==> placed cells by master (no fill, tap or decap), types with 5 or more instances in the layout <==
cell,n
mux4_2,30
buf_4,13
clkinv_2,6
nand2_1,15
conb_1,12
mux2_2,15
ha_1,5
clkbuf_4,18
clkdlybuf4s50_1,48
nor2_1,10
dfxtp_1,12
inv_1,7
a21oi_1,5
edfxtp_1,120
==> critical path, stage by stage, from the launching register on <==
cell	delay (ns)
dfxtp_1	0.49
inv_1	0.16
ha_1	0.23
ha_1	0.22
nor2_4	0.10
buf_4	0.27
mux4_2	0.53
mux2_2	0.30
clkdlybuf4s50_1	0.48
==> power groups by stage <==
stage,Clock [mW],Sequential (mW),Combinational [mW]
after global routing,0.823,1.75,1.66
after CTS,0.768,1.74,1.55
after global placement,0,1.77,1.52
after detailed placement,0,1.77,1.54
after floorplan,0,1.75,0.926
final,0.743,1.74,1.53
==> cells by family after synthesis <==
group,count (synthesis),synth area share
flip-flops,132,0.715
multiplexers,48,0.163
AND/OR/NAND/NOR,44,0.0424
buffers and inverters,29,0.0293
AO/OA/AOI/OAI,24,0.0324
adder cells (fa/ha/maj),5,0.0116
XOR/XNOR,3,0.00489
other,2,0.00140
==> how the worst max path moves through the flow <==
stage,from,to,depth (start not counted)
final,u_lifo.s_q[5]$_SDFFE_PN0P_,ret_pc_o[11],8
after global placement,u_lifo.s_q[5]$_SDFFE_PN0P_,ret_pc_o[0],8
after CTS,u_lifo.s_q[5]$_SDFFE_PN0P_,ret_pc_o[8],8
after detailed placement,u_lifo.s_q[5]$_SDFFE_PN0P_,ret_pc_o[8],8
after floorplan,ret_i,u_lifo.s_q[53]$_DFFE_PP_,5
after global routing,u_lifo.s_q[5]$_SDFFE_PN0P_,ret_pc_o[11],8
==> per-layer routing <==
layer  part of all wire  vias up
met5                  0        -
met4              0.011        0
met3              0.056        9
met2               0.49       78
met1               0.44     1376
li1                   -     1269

◆ ◆ ◆ ◆

◆ What is needed ◆
Repeat the whole listing above without any change.

◆ Answer to this problem ◆
==> placed cells by master (no fill, tap or decap), types with 5 or more instances in the layout <==
cell,n
mux4_2,30
buf_4,13
clkinv_2,6
nand2_1,15
conb_1,12
mux2_2,15
ha_1,5
clkbuf_4,18
clkdlybuf4s50_1,48
nor2_1,10
dfxtp_1,12
inv_1,7
a21oi_1,5
edfxtp_1,120
==> critical path, stage by stage, from the launching register on <==
cell	delay (ns)
dfxtp_1	0.49
inv_1	0.16
ha_1	0.23
ha_1	0.22
nor2_4	0.10
buf_4	0.27
mux4_2	0.53
mux2_2	0.30
clkdlybuf4s50_1	0.48
==> power groups by stage <==
stage,Clock [mW],Sequential (mW),Combinational [mW]
after global routing,0.823,1.75,1.66
after CTS,0.768,1.74,1.55
after global placement,0,1.77,1.52
after detailed placement,0,1.77,1.54
after floorplan,0,1.75,0.926
final,0.743,1.74,1.53
==> cells by family after synthesis <==
group,count (synthesis),synth area share
flip-flops,132,0.715
multiplexers,48,0.163
AND/OR/NAND/NOR,44,0.0424
buffers and inverters,29,0.0293
AO/OA/AOI/OAI,24,0.0324
adder cells (fa/ha/maj),5,0.0116
XOR/XNOR,3,0.00489
other,2,0.00140
==> how the worst max path moves through the flow <==
stage,from,to,depth (start not counted)
final,u_lifo.s_q[5]$_SDFFE_PN0P_,ret_pc_o[11],8
after global placement,u_lifo.s_q[5]$_SDFFE_PN0P_,ret_pc_o[0],8
after CTS,u_lifo.s_q[5]$_SDFFE_PN0P_,ret_pc_o[8],8
after detailed placement,u_lifo.s_q[5]$_SDFFE_PN0P_,ret_pc_o[8],8
after floorplan,ret_i,u_lifo.s_q[53]$_DFFE_PP_,5
after global routing,u_lifo.s_q[5]$_SDFFE_PN0P_,ret_pc_o[11],8
==> per-layer routing <==
layer  part of all wire  vias up
met5                  0        -
met4              0.011        0
met3              0.056        9
met2               0.49       78
met1               0.44     1376
li1                   -     1269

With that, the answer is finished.